Between taking numerous saunas and swimming in the Baltic Sea, I also managed to read fifteen hundred pages of Proust's Remembrance of Things Past. It's great stuff, especially on vacation, where the absence of other distractions allows you to unpack a monster sentence that might otherwise not seem worth the trouble. Noah, I especially recommend the self-contained "Swann in Love" section, which includes as obsessive a description of the relationship between love and pop music as anything this side of Nick Hornby. Whenever Proust devotes all four cylinders to describing some aspect of human experience, you feel as though nothing else need ever be said; for one amazing example, see his essay on kissing near the beginning of Chapter Two of The Guermantes Way.
The best way I can think to describe Proust is by drawing a parallel to Homeric epic. The performative nature of oral poetics means that the poem is infinitely expansible; knowing the interests of his audience, the poet might decide to linger on a scene between two characters or treat it in a couple of lines in order to get to more interesting stuff. You can see this most clearly in the Iliad's battle scenes: some duels take a line, others last for pages, but even the shortest of encounters could be stretched into a whole evening's worth of poetry by expanding an epithet, for example, into the hero's life story, or by extending their speeches, or by augmenting the action with a few well-chosen metaphors.

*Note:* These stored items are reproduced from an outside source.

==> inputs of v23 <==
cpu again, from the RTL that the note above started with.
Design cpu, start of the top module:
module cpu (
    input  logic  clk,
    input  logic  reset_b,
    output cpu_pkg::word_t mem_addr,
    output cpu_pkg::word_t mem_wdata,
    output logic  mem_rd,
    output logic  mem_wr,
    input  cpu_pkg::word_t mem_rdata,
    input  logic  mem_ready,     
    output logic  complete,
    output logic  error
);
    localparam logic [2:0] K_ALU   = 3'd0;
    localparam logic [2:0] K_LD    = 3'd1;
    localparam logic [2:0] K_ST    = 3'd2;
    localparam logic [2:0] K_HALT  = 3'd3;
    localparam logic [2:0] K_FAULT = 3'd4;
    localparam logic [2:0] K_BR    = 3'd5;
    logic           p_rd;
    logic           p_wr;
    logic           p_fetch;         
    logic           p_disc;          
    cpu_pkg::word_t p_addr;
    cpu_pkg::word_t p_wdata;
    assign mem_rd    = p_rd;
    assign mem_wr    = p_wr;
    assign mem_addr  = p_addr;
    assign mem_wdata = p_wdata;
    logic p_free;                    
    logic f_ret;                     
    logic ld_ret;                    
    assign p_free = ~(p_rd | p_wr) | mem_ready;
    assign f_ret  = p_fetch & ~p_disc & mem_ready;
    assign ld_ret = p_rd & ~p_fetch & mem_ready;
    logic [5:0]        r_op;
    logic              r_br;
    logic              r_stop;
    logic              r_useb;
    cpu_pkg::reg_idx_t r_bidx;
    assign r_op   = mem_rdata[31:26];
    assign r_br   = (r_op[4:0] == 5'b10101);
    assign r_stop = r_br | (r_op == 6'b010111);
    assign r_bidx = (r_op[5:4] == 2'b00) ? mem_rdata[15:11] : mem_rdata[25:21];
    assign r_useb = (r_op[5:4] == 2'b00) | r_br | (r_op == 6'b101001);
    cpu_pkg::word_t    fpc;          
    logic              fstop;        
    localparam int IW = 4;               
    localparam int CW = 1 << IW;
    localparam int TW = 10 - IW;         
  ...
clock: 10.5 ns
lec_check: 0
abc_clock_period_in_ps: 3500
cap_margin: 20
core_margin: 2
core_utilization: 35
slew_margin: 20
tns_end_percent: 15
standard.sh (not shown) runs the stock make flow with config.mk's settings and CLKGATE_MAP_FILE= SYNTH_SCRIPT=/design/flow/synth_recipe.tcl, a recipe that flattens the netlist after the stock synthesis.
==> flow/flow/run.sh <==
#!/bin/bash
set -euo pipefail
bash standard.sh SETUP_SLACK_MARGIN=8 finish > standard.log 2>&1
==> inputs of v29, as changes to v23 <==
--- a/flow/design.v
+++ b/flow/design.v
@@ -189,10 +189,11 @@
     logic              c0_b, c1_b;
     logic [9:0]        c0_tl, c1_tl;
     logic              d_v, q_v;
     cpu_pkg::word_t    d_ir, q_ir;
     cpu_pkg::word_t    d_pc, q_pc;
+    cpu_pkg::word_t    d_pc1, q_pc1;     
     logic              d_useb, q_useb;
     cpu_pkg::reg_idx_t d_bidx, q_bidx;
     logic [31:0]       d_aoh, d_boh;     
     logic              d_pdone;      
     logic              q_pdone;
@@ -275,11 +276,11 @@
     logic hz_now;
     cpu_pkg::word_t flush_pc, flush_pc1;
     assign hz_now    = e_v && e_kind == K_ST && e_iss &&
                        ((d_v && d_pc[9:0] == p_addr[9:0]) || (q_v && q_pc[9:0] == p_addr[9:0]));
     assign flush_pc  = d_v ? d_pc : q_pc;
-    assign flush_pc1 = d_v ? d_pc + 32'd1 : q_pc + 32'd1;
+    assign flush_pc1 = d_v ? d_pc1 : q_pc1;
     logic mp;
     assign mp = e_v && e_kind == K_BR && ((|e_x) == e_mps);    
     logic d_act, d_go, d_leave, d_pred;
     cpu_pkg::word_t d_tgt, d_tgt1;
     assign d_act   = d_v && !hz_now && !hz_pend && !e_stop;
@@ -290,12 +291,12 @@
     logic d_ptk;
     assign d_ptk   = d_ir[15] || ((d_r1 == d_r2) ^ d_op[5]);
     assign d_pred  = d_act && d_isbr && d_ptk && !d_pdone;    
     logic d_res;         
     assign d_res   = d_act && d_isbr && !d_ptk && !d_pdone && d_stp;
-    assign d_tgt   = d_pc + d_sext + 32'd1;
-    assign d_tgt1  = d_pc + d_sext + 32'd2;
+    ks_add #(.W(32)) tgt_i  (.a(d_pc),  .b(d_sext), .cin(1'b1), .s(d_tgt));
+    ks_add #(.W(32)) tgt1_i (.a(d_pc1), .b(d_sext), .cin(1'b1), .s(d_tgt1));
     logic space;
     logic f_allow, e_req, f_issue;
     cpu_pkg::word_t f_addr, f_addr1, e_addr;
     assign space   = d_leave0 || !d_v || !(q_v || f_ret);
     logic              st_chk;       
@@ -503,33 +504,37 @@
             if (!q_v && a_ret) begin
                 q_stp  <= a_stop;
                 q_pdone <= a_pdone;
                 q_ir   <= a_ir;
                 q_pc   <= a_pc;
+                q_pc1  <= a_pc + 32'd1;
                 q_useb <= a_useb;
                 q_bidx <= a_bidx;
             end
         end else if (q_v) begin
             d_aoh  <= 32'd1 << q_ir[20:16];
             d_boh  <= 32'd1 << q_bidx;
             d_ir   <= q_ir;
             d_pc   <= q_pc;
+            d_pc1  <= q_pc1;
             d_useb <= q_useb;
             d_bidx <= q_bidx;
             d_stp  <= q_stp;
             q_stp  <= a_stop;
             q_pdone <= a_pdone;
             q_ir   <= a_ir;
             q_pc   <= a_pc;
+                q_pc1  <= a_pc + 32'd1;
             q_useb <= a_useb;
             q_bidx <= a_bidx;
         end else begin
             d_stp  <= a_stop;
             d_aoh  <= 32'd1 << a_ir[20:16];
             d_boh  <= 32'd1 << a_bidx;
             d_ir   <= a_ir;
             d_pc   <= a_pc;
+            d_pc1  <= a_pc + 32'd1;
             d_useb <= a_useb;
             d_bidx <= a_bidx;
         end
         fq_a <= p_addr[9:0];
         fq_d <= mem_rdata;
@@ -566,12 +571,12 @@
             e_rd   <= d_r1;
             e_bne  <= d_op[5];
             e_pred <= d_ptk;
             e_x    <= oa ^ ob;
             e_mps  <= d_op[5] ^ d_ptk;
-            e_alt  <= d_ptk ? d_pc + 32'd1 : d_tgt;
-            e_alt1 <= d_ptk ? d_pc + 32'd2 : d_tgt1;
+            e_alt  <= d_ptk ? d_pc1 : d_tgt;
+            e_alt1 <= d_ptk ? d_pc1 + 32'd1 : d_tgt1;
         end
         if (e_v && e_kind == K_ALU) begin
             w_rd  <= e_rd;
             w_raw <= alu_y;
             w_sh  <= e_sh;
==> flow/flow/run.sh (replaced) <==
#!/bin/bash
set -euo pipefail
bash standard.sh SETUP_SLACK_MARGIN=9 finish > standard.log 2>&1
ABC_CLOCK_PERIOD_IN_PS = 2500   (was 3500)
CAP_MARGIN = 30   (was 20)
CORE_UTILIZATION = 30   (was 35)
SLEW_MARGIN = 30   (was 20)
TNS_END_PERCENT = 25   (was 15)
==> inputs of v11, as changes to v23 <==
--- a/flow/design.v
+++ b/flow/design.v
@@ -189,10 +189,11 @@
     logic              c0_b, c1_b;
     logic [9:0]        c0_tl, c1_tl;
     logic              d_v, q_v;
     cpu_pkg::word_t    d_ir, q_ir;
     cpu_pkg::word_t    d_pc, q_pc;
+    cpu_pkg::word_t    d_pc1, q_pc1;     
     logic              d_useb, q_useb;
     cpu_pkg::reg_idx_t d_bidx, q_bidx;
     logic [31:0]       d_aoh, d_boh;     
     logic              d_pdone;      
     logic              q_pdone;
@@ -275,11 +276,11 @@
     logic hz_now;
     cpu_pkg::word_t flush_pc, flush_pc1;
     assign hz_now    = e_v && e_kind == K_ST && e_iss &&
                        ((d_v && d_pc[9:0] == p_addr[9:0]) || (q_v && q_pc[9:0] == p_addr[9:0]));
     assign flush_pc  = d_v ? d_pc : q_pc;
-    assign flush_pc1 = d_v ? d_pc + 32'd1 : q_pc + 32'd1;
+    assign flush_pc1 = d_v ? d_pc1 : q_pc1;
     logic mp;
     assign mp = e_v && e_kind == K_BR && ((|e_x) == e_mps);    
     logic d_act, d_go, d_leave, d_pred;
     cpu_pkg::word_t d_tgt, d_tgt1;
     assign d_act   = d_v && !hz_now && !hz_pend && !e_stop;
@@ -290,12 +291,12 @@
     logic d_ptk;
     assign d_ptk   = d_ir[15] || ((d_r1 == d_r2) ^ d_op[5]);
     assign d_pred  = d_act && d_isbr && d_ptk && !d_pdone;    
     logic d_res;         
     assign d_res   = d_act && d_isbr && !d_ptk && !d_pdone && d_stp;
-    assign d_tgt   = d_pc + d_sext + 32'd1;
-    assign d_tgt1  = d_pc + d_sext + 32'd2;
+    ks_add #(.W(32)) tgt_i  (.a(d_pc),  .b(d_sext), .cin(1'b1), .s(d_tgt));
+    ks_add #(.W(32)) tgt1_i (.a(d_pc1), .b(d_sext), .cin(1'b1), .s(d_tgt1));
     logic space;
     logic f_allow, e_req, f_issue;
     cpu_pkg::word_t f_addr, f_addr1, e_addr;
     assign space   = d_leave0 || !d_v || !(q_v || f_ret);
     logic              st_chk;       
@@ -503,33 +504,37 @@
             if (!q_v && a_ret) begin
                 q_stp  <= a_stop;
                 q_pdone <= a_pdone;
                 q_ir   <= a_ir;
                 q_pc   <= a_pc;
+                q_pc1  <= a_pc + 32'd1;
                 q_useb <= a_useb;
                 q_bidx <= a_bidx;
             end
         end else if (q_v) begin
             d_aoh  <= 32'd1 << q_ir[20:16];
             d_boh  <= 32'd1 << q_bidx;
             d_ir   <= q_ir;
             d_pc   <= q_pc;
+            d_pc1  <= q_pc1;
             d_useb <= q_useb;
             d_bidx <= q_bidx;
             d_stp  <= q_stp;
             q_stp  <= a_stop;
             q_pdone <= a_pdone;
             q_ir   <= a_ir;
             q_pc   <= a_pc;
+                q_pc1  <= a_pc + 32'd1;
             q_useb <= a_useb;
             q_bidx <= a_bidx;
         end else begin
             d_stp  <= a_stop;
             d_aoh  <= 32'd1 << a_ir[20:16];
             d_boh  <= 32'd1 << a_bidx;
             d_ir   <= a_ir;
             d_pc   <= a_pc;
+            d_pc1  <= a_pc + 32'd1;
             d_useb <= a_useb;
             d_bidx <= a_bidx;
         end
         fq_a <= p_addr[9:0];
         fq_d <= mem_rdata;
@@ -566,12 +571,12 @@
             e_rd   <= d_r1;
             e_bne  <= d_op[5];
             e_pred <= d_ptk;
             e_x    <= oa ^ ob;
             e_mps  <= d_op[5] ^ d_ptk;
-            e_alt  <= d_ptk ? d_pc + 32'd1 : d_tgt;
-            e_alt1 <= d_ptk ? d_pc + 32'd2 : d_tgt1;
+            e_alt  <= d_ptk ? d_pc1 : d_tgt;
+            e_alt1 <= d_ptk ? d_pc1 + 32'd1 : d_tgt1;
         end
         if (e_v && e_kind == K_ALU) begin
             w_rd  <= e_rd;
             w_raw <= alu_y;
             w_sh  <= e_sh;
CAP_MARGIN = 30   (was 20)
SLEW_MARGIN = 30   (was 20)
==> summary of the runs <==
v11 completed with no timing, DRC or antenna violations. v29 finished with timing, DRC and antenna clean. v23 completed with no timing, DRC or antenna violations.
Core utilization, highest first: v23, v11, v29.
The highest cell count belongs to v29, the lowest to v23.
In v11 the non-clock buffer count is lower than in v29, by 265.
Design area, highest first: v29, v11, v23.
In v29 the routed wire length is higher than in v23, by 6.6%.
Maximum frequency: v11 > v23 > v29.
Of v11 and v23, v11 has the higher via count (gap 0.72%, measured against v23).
This is an optimization exercise on Yosys and OpenROAD, whose aim is small area and a short achievable clock period, not a production implementation. RTL that was checked went through simulation tests only; none was proved equivalent to the original. The RTL of runs 4 to 7 was laid out without a check of its function. No activity file was given, so power comes from the tool's default toggle rates.

### config.mk
export PLATFORM = sky130hd
export DESIGN_NAME = xgmii_rx_stats_top
export DESIGN_NICKNAME = xgmii_rx_stats_top
export VERILOG_FILES = /design/flow/design.v
export SDC_FILE = /design/flow/constraint.sdc
export NUM_CORES = 4
export LEC_CHECK = 0
export CAP_MARGIN = 20
export CORE_MARGIN = 2
export CORE_UTILIZATION = 40
export SLEW_MARGIN = 20
### constraint.sdc
create_clock -name core_clock -period 20.0 [get_ports {sys_clk}]
set_input_delay 4.0000 -clock core_clock [delete_from_list [all_inputs] [get_ports {sys_clk}]]
set_output_delay 4.0000 -clock core_clock [all_outputs]
set_load 0.01 [all_outputs]
Context: an optimization exercise on an open-source flow, tuned for small area, a short achievable clock period and few clock cycles. The choices shown serve that exercise and are no tape-out recipe. The RTL was checked by simulation tests, not by an equivalence proof against the original design.

==> flow/design.v, too long to show whole: its modules and the start of the top module <==
// module lsq_ucode: 55 lines
// module lsq_div: 64 lines
// module lsq_mac: 3195 lines
// module lsq_sq12: 164 lines
// module lsq_mxy: 347 lines
// module lsq_mux: 579 lines
// module lsq_muu: 879 lines
// module lsq_add110: 942 lines
// module lsq_add55: 420 lines
// module lsq_add34: 242 lines
// module lsq_add44: 320 lines
// module lsq_dsub: 823 lines
// module lsq_add22: 142 lines
// module lsq_add33: 236 lines
// module least_squares_parabola_fit_unit: 368 lines
module least_squares_parabola_fit_unit (
  input  logic                              clk,
  input  logic                              rst_n,
  input  logic                              in_valid,
  output logic                              in_ready,
  input  logic signed [lsq_pkg::XW-1:0]     in_point_x,
  input  logic signed [lsq_pkg::XW-1:0]     in_point_y,
  input  logic                              in_last_point,
  output logic                              out_valid,
  input  logic                              out_ready,
  output logic signed [lsq_pkg::CoefW-1:0]  out_coef_a,
  output logic signed [lsq_pkg::CoefW-1:0]  out_coef_b,
  output logic signed [lsq_pkg::CoefW-1:0]  out_coef_c,
  output logic                              out_singular
);
  // ...
==> flow/run.sh <==
#!/bin/bash
# synth_recipe.tcl (not shown) runs the flow's synth.tcl, then flattens the netlist and writes it again
# the make line also repeats each setting of config.mk as NAME=value (left out here)
make -C /OpenROAD-flow-scripts/flow DESIGN_CONFIG=/design/flow/config.mk WORK_HOME=/design/flow/orfs CLKGATE_MAP_FILE= SYNTH_SCRIPT=/design/flow/synth_recipe.tcl finish
==> flow/config.mk <==
export PLATFORM = sky130hd
export DESIGN_NAME = least_squares_parabola_fit_unit
export DESIGN_NICKNAME = least_squares_parabola_fit_unit
export VERILOG_FILES = /design/flow/design.v
export SDC_FILE = /design/flow/constraint.sdc
export NUM_CORES = 8
export LEC_CHECK = 0
export CAP_MARGIN = 20
export CORE_MARGIN = 2
export CORE_UTILIZATION = 45
export SETUP_SLACK_MARGIN = 5
export SLEW_MARGIN = 20
==> flow/constraint.sdc <==
create_clock -name core_clock -period 10.0 [get_ports {clk}]
set_input_delay 2.0000 -clock core_clock [delete_from_list [all_inputs] [get_ports {clk}]]
set_output_delay 2.0000 -clock core_clock [all_outputs]
set_load 0.01 [all_outputs]
==> impl_metrics.yaml, run 1 <==
run_status:
  status: "timing/DRC/antenna clean"
global_route:
  grt_max_degree: 168
  busiest_layer: "met2"
  antenna_found_initial: 33
  use_met3_pct: 6.04
synth:
  synth_top_area_share_pct: 25.3
  syn_inst: 18400
  synth-xor-area-share_pct: 10.6
  async_flop_share_pct: 0
  synth_area_leader_cell: "edfxtp_1"
die:
  die_w_um: 665
  start_util_pct: 45.3
  floorplan.rows: 242
cts:
  cts_resized: 56
  htree_levels: 5
  cts_hold_buf: 0
  cts_setup_buffers: 8
timing:
  max_slew_margin_pct: 12.3
  fin_crit_sh_pct: 49.9
worst_setup_path:
  r2r_start: "stall"
  startpoint_type: "flip-flop"
layout:
  seq-cell-share_pct: 33.7
route:
  dr.pass1.iters: 7
Testbench counts, summed over its fixed seeds: cycles 6,897.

In Proust, every sentence is expanded to its maximum capacity. Another novelist might spend a line or two describing his beloved's face; Proust begins with the face, then disgresses into thoughts on faces in general, then on the phenomenon of perception and memory, then, reminded by his lover's face of a particular landscape, talks a bit about sunsets or the ocean, and then of landscape painting, and then of art criticism, until, somehow, the sentence deposits us back where we began, on lady's lovely cheek. The result is a novel that manages to thoroughly describe every aspect of human experience through three thousand pages of metaphors and digressions, while encompassing action that, in the hands of another author, would barely fill a novelette.